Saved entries
::::::::

## src/rtl/status_collector_pkg.sv

```systemverilog
`default_nettype none
// =============================================================================
// Module   : status_collector_pkg
// Desc     : Register map constants and channel address decode for the
//            multi-channel SHA-2 status collector.
// Revision : 1.0 - initial release
// =============================================================================
package status_collector_pkg;

    localparam logic [31:0] CTRL_OFS   = 32'h0000_0000;
    localparam logic [31:0] IRQ_OFS    = 32'h0000_0004;
    localparam logic [31:0] CH_BASE    = 32'h0000_0010;
    localparam logic [31:0] CH_STRIDE  = 32'h0000_0010;
    localparam logic [31:0] STATUS_OFS = 32'h0000_0000;
    localparam logic [31:0] ERR_OFS    = 32'h0000_0004;
    localparam logic [31:0] COUNT_OFS  = 32'h0000_0008;

    localparam int ERR_BUF_BIT     = 0;
    localparam int ERR_PKT_BIT     = 1;
    localparam int ERR_CLR_BIT     = 31;
    localparam int CNT_CLR_ALL_BIT = 31;

    // Wide enough for the largest supported channel count (14).
    localparam int CH_IDX_W = 4;

    typedef logic [CH_IDX_W-1:0] ch_idx_t;

    typedef enum logic [1:0] {
        REG_STATUS = 2'(STATUS_OFS >> 2),
        REG_ERR    = 2'(ERR_OFS >> 2),
        REG_COUNT  = 2'(COUNT_OFS >> 2),
        REG_RSVD   = 2'd3
    } ch_reg_e;

    typedef struct packed {
        logic    hit;
        ch_idx_t channel;
        ch_reg_e sel;
    } ch_dec_t;

    function automatic ch_dec_t ch_decode(input logic [31:0] addr, input logic [31:0] nch);
        logic [31:0] rel;
        logic [31:0] idx;
        ch_dec_t     d;
        rel       = addr - CH_BASE;
        idx       = rel / CH_STRIDE;
        d.hit     = (addr >= CH_BASE) && (idx < nch);
        d.channel = idx[CH_IDX_W-1:0];
        d.sel     = ch_reg_e'(2'((rel % CH_STRIDE) >> 2));
        return d;
    endfunction

endpackage
`default_nettype wire

```

## src/rtl/status_collector_channel.sv

```systemverilog
`default_nettype none
// =============================================================================
// Module   : status_channel
// Desc     : Per-channel sticky W1C error flags, saturating packet counter and
//            one-cycle error-clear pulse generator.
// Revision : 1.0 - initial release
// =============================================================================
module status_channel #(
    parameter int COUNT_WIDTH = 16
) (
    input  logic                   i_clk,
    input  logic                   i_rst,
    input  logic                   i_err_buffer,
    input  logic                   i_err_packet,
    input  logic                   i_pkt_done,
    input  logic                   i_err_wr,
    input  logic                   i_w1c_buf,
    input  logic                   i_w1c_pkt,
    input  logic                   i_clr_req,
    input  logic                   i_cnt_clr,
    output logic                   o_err_buf,
    output logic                   o_err_pkt,
    output logic [COUNT_WIDTH-1:0] o_count,
    output logic                   o_err_clear
);

    localparam logic [COUNT_WIDTH-1:0] c_cnt_max = '1;

    logic                   r_err_buf;
    logic                   r_err_pkt;
    logic                   r_err_clear;
    logic [COUNT_WIDTH-1:0] r_count;
    logic [COUNT_WIDTH-1:0] w_cnt_base;
    logic [COUNT_WIDTH-1:0] w_cnt_next;

    // Software clear lands first so a coincident packet leaves the count at 1.
    always_comb begin
        w_cnt_base = i_cnt_clr ? '0 : r_count;
        w_cnt_next = w_cnt_base;
        if (i_pkt_done && (w_cnt_base != c_cnt_max)) begin
            w_cnt_next = w_cnt_base + COUNT_WIDTH'(1);
        end
    end

    always_ff @(posedge i_clk) begin
        if (i_rst) begin
            r_err_buf   <= 1'b0;
            r_err_pkt   <= 1'b0;
            r_err_clear <= 1'b0;
            r_count     <= '0;
        end else begin
            r_err_buf   <= i_err_buffer | (r_err_buf & ~(i_err_wr & i_w1c_buf));
            r_err_pkt   <= i_err_packet | (r_err_pkt & ~(i_err_wr & i_w1c_pkt));
            r_err_clear <= i_err_wr & i_clr_req;
            r_count     <= w_cnt_next;
        end
    end

    assign o_err_buf   = r_err_buf;
    assign o_err_pkt   = r_err_pkt;
    assign o_count     = r_count;
    assign o_err_clear = r_err_clear;

endmodule
`default_nettype wire

```

## src/rtl/status_collector.sv

```systemverilog
`default_nettype none
// =============================================================================
// Module   : status_collector
// Desc     : APB slave collecting status, sticky errors and packet counts from
//            CHANNELS SHA-2 pipeline channels, with a level interrupt.
// Revision : 1.0 - initial release
// =============================================================================
module status_collector
    import status_collector_pkg::*;
#(
    parameter int CHANNELS    = 4,
    parameter int ID_WIDTH    = 6,
    parameter int BUF_WIDTH   = 3,
    parameter int COUNT_WIDTH = 16,
    parameter int ADDR_WIDTH  = 8
) (
    input  logic                          i_clk,
    input  logic                          i_rst,
    input  logic                          i_psel,
    input  logic                          i_penable,
    input  logic                          i_pwrite,
    input  logic [ADDR_WIDTH-1:0]         i_paddr,
    input  logic [31:0]                   i_pwdata,
    output logic [31:0]                   o_prdata,
    output logic                          o_pready,
    output logic                          o_pslverr,
    input  logic [CHANNELS*ID_WIDTH-1:0]  i_id,
    input  logic [CHANNELS*BUF_WIDTH-1:0] i_buffered,
    input  logic [CHANNELS-1:0]           i_err_buffer,
    input  logic [CHANNELS-1:0]           i_err_packet,
    input  logic [CHANNELS-1:0]           i_pkt_done,
    output logic [CHANNELS-1:0]           o_err_clear,
    output logic                          o_irq
);

    logic [31:0]            w_addr;
    ch_dec_t                w_dec;
    logic                   w_glb_hit;
    logic                   w_hit;
    logic                   w_setup;
    logic                   w_wr;
    logic                   w_ctrl_wr;
    logic                   w_clr_all;
    logic [31:0]            w_rdata;
    logic [CHANNELS-1:0]    w_err_wr;
    logic [CHANNELS-1:0]    w_cnt_clr;
    logic [CHANNELS-1:0]    w_err_buf;
    logic [CHANNELS-1:0]    w_err_pkt;
    logic [COUNT_WIDTH-1:0] w_count [CHANNELS];
    logic [CHANNELS-1:0]    w_irq_status;
    logic                   w_unused;

    logic [31:0]            r_prdata;
    logic                   r_pslverr;
    logic [CHANNELS-1:0]    r_irq_en;
    logic                   r_irq;

    // Byte lanes are ignored; everything decodes on word addresses.
    assign w_addr    = 32'(i_paddr) & ~32'h3;
    assign w_dec     = ch_decode(w_addr, 32'(CHANNELS));
    assign w_glb_hit = (w_addr < CH_BASE);
    assign w_hit     = w_glb_hit | w_dec.hit;

    assign w_setup   = i_psel & ~i_penable;
    assign w_wr      = i_psel & i_penable & i_pwrite & w_hit;
    assign w_ctrl_wr = w_wr & (w_addr == CTRL_OFS);
    assign w_clr_all = w_ctrl_wr & i_pwdata[CNT_CLR_ALL_BIT];

    assign w_irq_status = r_irq_en & (w_err_buf | w_err_pkt);
    assign w_unused     = ^i_pwdata;

    for (genvar c = 0; c < CHANNELS; c++) begin : g_ch
        logic w_ch_wr;

        assign w_ch_wr      = w_wr & w_dec.hit & (w_dec.channel == ch_idx_t'(c));
        assign w_err_wr[c]  = w_ch_wr & (w_dec.sel == REG_ERR);
        assign w_cnt_clr[c] = (w_ch_wr & (w_dec.sel == REG_COUNT)) | w_clr_all;

        status_channel #(
            .COUNT_WIDTH (COUNT_WIDTH)
        ) u_channel (
            .i_clk        (i_clk),
            .i_rst        (i_rst),
            .i_err_buffer (i_err_buffer[c]),
            .i_err_packet (i_err_packet[c]),
            .i_pkt_done   (i_pkt_done[c]),
            .i_err_wr     (w_err_wr[c]),
            .i_w1c_buf    (i_pwdata[ERR_BUF_BIT]),
            .i_w1c_pkt    (i_pwdata[ERR_PKT_BIT]),
            .i_clr_req    (i_pwdata[ERR_CLR_BIT]),
            .i_cnt_clr    (w_cnt_clr[c]),
            .o_err_buf    (w_err_buf[c]),
            .o_err_pkt    (w_err_pkt[c]),
            .o_count      (w_count[c]),
            .o_err_clear  (o_err_clear[c])
        );
    end

    always_comb begin
        w_rdata = '0;
        if (w_glb_hit) begin
            if (w_addr == CTRL_OFS) begin
                w_rdata[CHANNELS-1:0] = r_irq_en;
            end else if (w_addr == IRQ_OFS) begin
                w_rdata[CHANNELS-1:0] = w_irq_status;
            end
        end else if (w_dec.hit) begin
            for (int c = 0; c < CHANNELS; c++) begin
                if (w_dec.channel == ch_idx_t'(c)) begin
                    case (w_dec.sel)
                        REG_STATUS: begin
                            w_rdata[ID_WIDTH-1:0]          = i_id[c*ID_WIDTH +: ID_WIDTH];
                            w_rdata[ID_WIDTH +: BUF_WIDTH] = i_buffered[c*BUF_WIDTH +: BUF_WIDTH];
                        end
                        REG_ERR: begin
                            w_rdata[ERR_BUF_BIT] = w_err_buf[c];
                            w_rdata[ERR_PKT_BIT] = w_err_pkt[c];
                        end
                        REG_COUNT: w_rdata[COUNT_WIDTH-1:0] = w_count[c];
                        default:   w_rdata = '0;
                    endcase
                end
            end
        end
    end

    // Read data and error are captured at the setup edge and held for the access phase.
    always_ff @(posedge i_clk) begin
        if (i_rst) begin
            r_prdata  <= '0;
            r_pslverr <= 1'b0;
            r_irq_en  <= '0;
            r_irq     <= 1'b0;
        end else begin
            if (w_setup) begin
                r_prdata  <= w_rdata;
                r_pslverr <= ~w_hit;
            end
            if (w_ctrl_wr) begin
                r_irq_en <= i_pwdata[CHANNELS-1:0];
            end
            r_irq <= |w_irq_status;
        end
    end

    assign o_prdata  = r_prdata;
    assign o_pslverr = r_pslverr;
    assign o_pready  = 1'b1;
    assign o_irq     = r_irq;

endmodule
`default_nettype wire

```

::::::::

## [Exercise]
From the records, work out how many lines include "else" and respond with the number only.

## [Your solution]
4